No podía llegar la publicación en momento más oportuno: La presentación coincide con el cierre del restaurante inglés The Fat Duck, propiedad de Heston Blumenhtal y uno de los abanderados de este tipo de cocina, junto al español elBulli, debido a repetidas intoxicaciones alimentarias entre sus clientes. Entre treinta y cuarenta clientes llamaron hace varias semanas al restaurante, situado en el condado de Berkshire, para informar de que habían enfermado tras comer allí. Los síntomas eran similares a los de una gripe, pero con vómitos y diarrea.

No es la primera vez que Zipprick alza su voz contra estos componentes: ya en 2008 denunció en el semanario alemán Der Stern un proyecto de la UE para introducir aditivos de la industria alimentaria en las cocinas en el que participaban elBulli y The Fat Duck. El periodista afirma sin dudar que estos productos de la cocina molecular pueden causar intoxicaciones y en las páginas de su libro recoge la opinión de la doctora Susanne Krebber sobre la dosis de algunos aditivos utilizados en las recetas de Ferrán Adrià, como el sucroéster, ya que se podrían dar reacciones alérgicas. En esta línea se expresa también otra dietista consultada por el autor, Natalie Quagliata, para quien "los productos químicos han sustituido nuestra alimentación".

Zipprick pone como ejemplo la espiral de aceite de oliva (en la imagen de la derecha), que es uno de los últimos platos de elBulli y cuya receta se ofrecía hasta hace unos días en la web de Texturas, la empresa de aditivos de Ferrán Adrià y su hermano Albert, quien ha dejado ya este año de trabajar en el restaurante.

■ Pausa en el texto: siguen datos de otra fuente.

[src/rtl/fetch_queue_stage.sv]
// Multi-outstanding instruction fetch with a QUEUE_DEPTH instruction queue
// and epoch-tagged redirect. Memory port: mem_start/ready/addr, mem_data(_valid).
// ID port: if_valid/reg_pc/inst/inst_id, if_stall_flg; redirect: branch_hazard/
// branch_target. Optional macro FETCH_BYPASS_EN: same-cycle response bypass.
module fetch_queue_stage
  import fetch_queue_stage_pkg::*;
#(
  parameter int unsigned QUEUE_DEPTH     = 4,
  parameter int unsigned MAX_OUTSTANDING = 2,
  parameter logic [31:0] RESET_VECTOR    = 32'h0000_0000
) (
  input  logic        clk,
  input  logic        rst_n,
  output logic        mem_start,
  input  logic        mem_ready,
  output logic [31:0] mem_addr,
  input  logic [31:0] mem_data,
  input  logic        mem_data_valid,
  output logic        if_valid,
  output logic [31:0] if_reg_pc,
  output logic [31:0] if_inst,
  output logic [63:0] if_inst_id,
  input  logic        if_stall_flg,
  input  logic        branch_hazard,
  input  logic [31:0] branch_target
);

  localparam int unsigned CW = $clog2(QUEUE_DEPTH) + 1;
  localparam logic [CW-1:0] MO = CW'(MAX_OUTSTANDING);
  localparam logic [CW:0]   QD = (CW + 1)'(QUEUE_DEPTH);

  fetch_entry_t q_din, q_dout, head;
  fetch_tag_t   t_din, t_dout;

  logic          q_push, q_pop, q_full, q_empty;
  logic          t_push, t_full, t_empty;
  logic [CW-1:0] q_count, t_count;
  logic [CW:0]   inflight;

  logic [31:0] fpc;
  logic        epoch;
  logic [63:0] inst_id;
  logic        rsp_live;
  logic        bypass;
  logic        deliver;

  // Credits use registered occupancy only; a pop frees room next cycle.
  assign inflight  = {1'b0, q_count} + {1'b0, t_count};
  assign mem_start = rst_n && !branch_hazard &&
                     !t_full && !q_full &&
                     (t_count < MO) && (inflight < QD);
  assign mem_addr  = fpc;

  assign t_push = mem_start && mem_ready;
  assign t_din  = '{pc: fpc, epoch: epoch};

  // A response without a tag (e.g. after reset) is ignored.
  assign rsp_live = mem_data_valid && !t_empty &&
                    (t_dout.epoch == epoch) && !branch_hazard;

`ifdef FETCH_BYPASS_EN
  assign bypass = rsp_live && q_empty;
`else
  assign bypass = 1'b0;
`endif

  assign head = bypass ? '{pc: t_dout.pc, inst: mem_data} : q_dout;

  assign if_valid   = (!q_empty || bypass) && !branch_hazard;
  assign if_reg_pc  = (q_empty && !bypass) ? '0 : head.pc;
  assign if_inst    = (q_empty && !bypass) ? '0 : head.inst;
  assign if_inst_id = inst_id;

  assign deliver = if_valid && !if_stall_flg;
  assign q_din   = '{pc: t_dout.pc, inst: mem_data};
  assign q_push  = rsp_live && !(bypass && deliver);
  assign q_pop   = deliver && !bypass;

  fetch_fifo #(
    .WIDTH ($bits(fetch_entry_t)),
    .DEPTH (QUEUE_DEPTH)
  ) u_queue (
    .clk   (clk),
    .rst_n (rst_n),
    .push  (q_push),
    .din   (q_din),
    .pop   (q_pop),
    .flush (branch_hazard),
    .dout  (q_dout),
    .full  (q_full),
    .empty (q_empty),
    .count (q_count)
  );

  // Tags survive a redirect so stale responses are consumed and dropped.
  fetch_fifo #(
    .WIDTH ($bits(fetch_tag_t)),
    .DEPTH (QUEUE_DEPTH)
  ) u_tags (
    .clk   (clk),
    .rst_n (rst_n),
    .push  (t_push),
    .din   (t_din),
    .pop   (mem_data_valid),
    .flush (1'b0),
    .dout  (t_dout),
    .full  (t_full),
    .empty (t_empty),
    .count (t_count)
  );

  always_ff @(posedge clk or negedge rst_n) begin
    if (!rst_n) begin
      fpc     <= RESET_VECTOR;
      epoch   <= 1'b0;
      inst_id <= '0;
    end else if (branch_hazard) begin
      fpc     <= branch_target;
      epoch   <= ~epoch;
    end else begin
      if (t_push)  fpc     <= fpc + 32'd4;
      if (deliver) inst_id <= inst_id + 64'd1;
    end
  end

endmodule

Para su elaboración se utilizan 100 gramos de Isomalt, 25 gramos de glucosa, 1,5 gramos de Sucro -emulsionante derivado de la sacarosa denominado sucroéster-,1,5 gramos de Glice -obtenido a partir de la glicerina y de los ácidos grasos- y 45 gramos de aceite de oliva virgen extra.

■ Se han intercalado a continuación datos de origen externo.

<file path="src/rtl/spi_pkg.sv">
// Shared types and sizing helpers for the framed SPI slave.
package spi_pkg;
  typedef enum logic [1:0] {IDLE, ACTIVE, CHECK} state_e;

  localparam int ERR_W = 8;

  // bitcnt must reach BUFFER_SIZE+1 so over-length frames stay distinguishable
  function automatic int cnt_w(input int buffer_size);
    return $clog2(buffer_size + 2);
  endfunction
endpackage

</file>
<file path="src/rtl/spi_slave_frame_if.sv">
// SPI pins plus the tx/rx frame handshake between host logic and the slave.
interface spi_slave_frame_if #(parameter int BUFFER_SIZE = 64);
  logic                   SPI_SCK;
  logic                   SPI_SSEL;
  logic                   SPI_MOSI;
  logic                   SPI_MISO;
  logic [BUFFER_SIZE-1:0] tx_data;
  logic                   tx_ack;
  logic [BUFFER_SIZE-1:0] rx_data;
  logic                   rx_valid;

  modport slave  (input  SPI_SCK, SPI_SSEL, SPI_MOSI, tx_data,
                  output SPI_MISO, tx_ack, rx_data, rx_valid);
  modport master (output SPI_SCK, SPI_SSEL, SPI_MOSI, tx_data,
                  input  SPI_MISO, tx_ack, rx_data, rx_valid);
endinterface

</file>
<file path="src/rtl/spi_sync_edge.sv">
// Two-flop synchroniser with registered rise/fall pulses; presets to the line's idle level.
module spi_sync_edge #(
  parameter bit IDLE_LEVEL = 1'b0
) (
  input  logic clk,
  input  logic rst_n,
  input  logic din,
  output logic level,
  output logic rise,
  output logic fall
);
  logic [1:0] sync;
  logic       prev;

  always_ff @(posedge clk or negedge rst_n) begin
    if (!rst_n) begin
      sync <= {2{IDLE_LEVEL}};
      prev <= IDLE_LEVEL;
      rise <= 1'b0;
      fall <= 1'b0;
    end else begin
      sync <= {sync[0], din};
      prev <= sync[1];
      rise <= sync[1] & ~prev;
      fall <= ~sync[1] & prev;
    end
  end

  assign level = sync[1];
endmodule

</file>
<file path="src/rtl/spi_slave_frame.sv">
// Framed SPI slave, all four modes: one BUFFER_SIZE-bit exchange per SSEL assertion,
// length/MSGID checking, saturating error counters and a pkg_ok watchdog.
module spi_slave_frame
  import spi_pkg::*;
#(
  parameter int          BUFFER_SIZE    = 64,
  parameter logic [31:0] MSGID          = 32'h74697277,
  parameter bit          CPOL           = 1'b0,
  parameter bit          CPHA           = 1'b0,
  parameter int          TIMEOUT_CYCLES = 0
) (
  input  logic             clk,
  input  logic             rst_n,
  spi_slave_frame_if.slave bus,
  output logic             pkg_ok,
  output logic             busy,
  output logic [ERR_W-1:0] err_len_cnt,
  output logic [ERR_W-1:0] err_id_cnt
);
  localparam int CW   = cnt_w(BUFFER_SIZE);
  localparam int WD_W = (TIMEOUT_CYCLES > 1) ? $clog2(TIMEOUT_CYCLES + 1) : 1;

  state_e                 state, state_n;
  logic                   sck_lvl, sck_rise, sck_fall;
  logic                   ssel_lvl, ssel_rise, ssel_fall;
  logic [2:0]             mosi_sync;
  logic [1:0]             settle;
  logic                   armed, start;
  logic [BUFFER_SIZE-1:0] tx_shift, rx_shift, rx_data;
  logic [CW-1:0]          bitcnt;
  logic                   first_shift, rx_valid;
  logic                   sample_edge, shift_edge, len_ok, id_ok, good;
  logic [WD_W-1:0]        wd_cnt;

  spi_sync_edge #(.IDLE_LEVEL(CPOL)) u_sck (
    .clk(clk), .rst_n(rst_n), .din(bus.SPI_SCK),
    .level(sck_lvl), .rise(sck_rise), .fall(sck_fall)
  );

  spi_sync_edge #(.IDLE_LEVEL(1'b1)) u_ssel (
    .clk(clk), .rst_n(rst_n), .din(bus.SPI_SSEL),
    .level(ssel_lvl), .rise(ssel_rise), .fall(ssel_fall)
  );

  // third MOSI stage lines the data up with the registered SCK edge pulse
  always_ff @(posedge clk or negedge rst_n) begin
    if (!rst_n) mosi_sync <= '0;
    else        mosi_sync <= {mosi_sync[1:0], bus.SPI_MOSI};
  end

  // Frames may start only after the bus has been seen idle on real (post-reset) samples,
  // so an SSEL held low through reset cannot masquerade as a fresh falling edge.
  always_ff @(posedge clk or negedge rst_n) begin
    if (!rst_n) begin
      settle <= '0;
      armed  <= 1'b0;
    end else begin
      settle <= {settle[0], 1'b1};
      armed  <= armed | (settle[1] & ssel_lvl & (sck_lvl == CPOL));
    end
  end

  assign sample_edge = (CPOL ^ CPHA) ? sck_fall : sck_rise;
  assign shift_edge  = (CPOL ^ CPHA) ? sck_rise : sck_fall;
  assign len_ok      = (bitcnt == CW'(BUFFER_SIZE));
  assign id_ok       = (rx_shift[BUFFER_SIZE-1 -: 32] == MSGID);
  assign good        = (state == CHECK) & len_ok & id_ok;

  always_ff @(posedge clk or negedge rst_n) begin
    if (!rst_n) state <= IDLE;
    else        state <= state_n;
  end

  always_comb begin
    state_n = state;
    start   = 1'b0;
    case (state)
      IDLE: if (ssel_fall && armed) begin
        state_n = ACTIVE;
        start   = 1'b1;
      end
      ACTIVE:  if (ssel_rise) state_n = CHECK;
      CHECK:   state_n = IDLE;
      default: state_n = IDLE;
    endcase
  end

  always_ff @(posedge clk or negedge rst_n) begin
    if (!rst_n) begin
      tx_shift    <= '0;
      rx_shift    <= '0;
      bitcnt      <= '0;
      first_shift <= 1'b0;
      rx_data     <= '0;
      rx_valid    <= 1'b0;
      pkg_ok      <= 1'b0;
      wd_cnt      <= '0;
      err_len_cnt <= '0;
      err_id_cnt  <= '0;
    end else begin
      rx_valid <= 1'b0;
      case (state)
        IDLE: if (start) begin
          tx_shift    <= bus.tx_data;
          bitcnt      <= '0;
          first_shift <= 1'b1;
        end
        ACTIVE: begin
          if (sample_edge) begin
            rx_shift <= {rx_shift[BUFFER_SIZE-2:0], mosi_sync[2]};
            if (bitcnt != CW'(BUFFER_SIZE + 1)) bitcnt <= bitcnt + 1'b1;
          end
          // CPHA=1: the leading edge of bit 0 must keep the MSB on the wire
          if (shift_edge) begin
            if (CPHA && first_shift) first_shift <= 1'b0;
            else                     tx_shift    <= {tx_shift[BUFFER_SIZE-2:0], 1'b0};
          end
        end
        CHECK: begin
          if (!len_ok) begin
            if (err_len_cnt != '1) err_len_cnt <= err_len_cnt + 1'b1;
          end else if (!id_ok) begin
            if (err_id_cnt != '1) err_id_cnt <= err_id_cnt + 1'b1;
          end
        end
        default: ;
      endcase

      if (good) begin
        rx_data  <= rx_shift;
        rx_valid <= 1'b1;
        pkg_ok   <= 1'b1;
        wd_cnt   <= '0;
      end else if (TIMEOUT_CYCLES != 0 && pkg_ok) begin
        wd_cnt <= wd_cnt + 1'b1;
        if (wd_cnt == WD_W'(TIMEOUT_CYCLES - 1)) pkg_ok <= 1'b0;
      end
    end
  end

  assign bus.SPI_MISO = (state == ACTIVE) & tx_shift[BUFFER_SIZE-1];
  assign bus.tx_ack   = start;
  assign bus.rx_data  = rx_data;
  assign bus.rx_valid = rx_valid;
  assign busy         = (state != IDLE);
endmodule
</file>
<file path="src/flat_wrapper.sv">
// flat-port wrapper written by rule: the top's interface ports become plain ports
module spi_slave_frame_flat import spi_pkg::*;
#(
  parameter int          BUFFER_SIZE    = 64,
  parameter logic [31:0] MSGID          = 32'h74697277,
  parameter bit          CPOL           = 1'b0,
  parameter bit          CPHA           = 1'b0,
  parameter int          TIMEOUT_CYCLES = 0
)
  (clk, rst_n, pkg_ok, busy, err_len_cnt, err_id_cnt, bus_SPI_SCK, bus_SPI_SSEL, bus_SPI_MOSI, bus_tx_data, bus_SPI_MISO, bus_tx_ack, bus_rx_data, bus_rx_valid);
  spi_slave_frame_if #(.BUFFER_SIZE(BUFFER_SIZE)) bus_i ();
  input  logic clk;
  input  logic rst_n;
  output logic pkg_ok;
  output logic busy;
  output logic [ERR_W-1:0] err_len_cnt;
  output logic [ERR_W-1:0] err_id_cnt;
  input wire logic [$bits(bus_i.SPI_SCK)-1:0] bus_SPI_SCK;
  input wire logic [$bits(bus_i.SPI_SSEL)-1:0] bus_SPI_SSEL;
  input wire logic [$bits(bus_i.SPI_MOSI)-1:0] bus_SPI_MOSI;
  input wire logic [$bits(bus_i.tx_data)-1:0] bus_tx_data;
  output wire logic [$bits(bus_i.SPI_MISO)-1:0] bus_SPI_MISO;
  output wire logic [$bits(bus_i.tx_ack)-1:0] bus_tx_ack;
  output wire logic [$bits(bus_i.rx_data)-1:0] bus_rx_data;
  output wire logic [$bits(bus_i.rx_valid)-1:0] bus_rx_valid;
  assign bus_i.SPI_SCK = bus_SPI_SCK;
  assign bus_i.SPI_SSEL = bus_SPI_SSEL;
  assign bus_i.SPI_MOSI = bus_SPI_MOSI;
  assign bus_i.tx_data = bus_tx_data;
  assign bus_SPI_MISO = bus_i.SPI_MISO;
  assign bus_tx_ack = bus_i.tx_ack;
  assign bus_rx_data = bus_i.rx_data;
  assign bus_rx_valid = bus_i.rx_valid;
  spi_slave_frame #(.BUFFER_SIZE(BUFFER_SIZE), .MSGID(MSGID), .CPOL(CPOL), .CPHA(CPHA), .TIMEOUT_CYCLES(TIMEOUT_CYCLES)) u_core (.clk(clk), .rst_n(rst_n), .bus(bus_i), .pkg_ok(pkg_ok), .busy(busy), .err_len_cnt(err_len_cnt), .err_id_cnt(err_id_cnt));
endmodule
</file>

Zipprick añade que los carragenatos utilizados por Adrià son "indigestos" y, además, podrían ser "cancerígenos", según un estudio que menciona de la Universidad de Illinois en Chicago. El periodista aclara que los carragenatos no son algas, sino "un componente de las algas extraído por procedimientos químicos" que se utiliza no sólo en la alimentación, sino también en la fabricación de crema de zapatos, pasta de dientes o ambientadores.

Considera que a Adrià se le adora gracias a que se ha convertido en una estrella comercial, como lo puede ser Batman, Brad Pitt o Nocilla, gracias al misterio que envuelve su cocina y la empatía con el público por su amor a la profesión y por tener un restaurante de élite con el que no gana dinero. Zipprick cree que "la industria utiliza menos química alimentaria que la cocina" y apoya lo que reclamó en 2008 Santamaría sobre que se informe al cliente de qué productos se utilizan.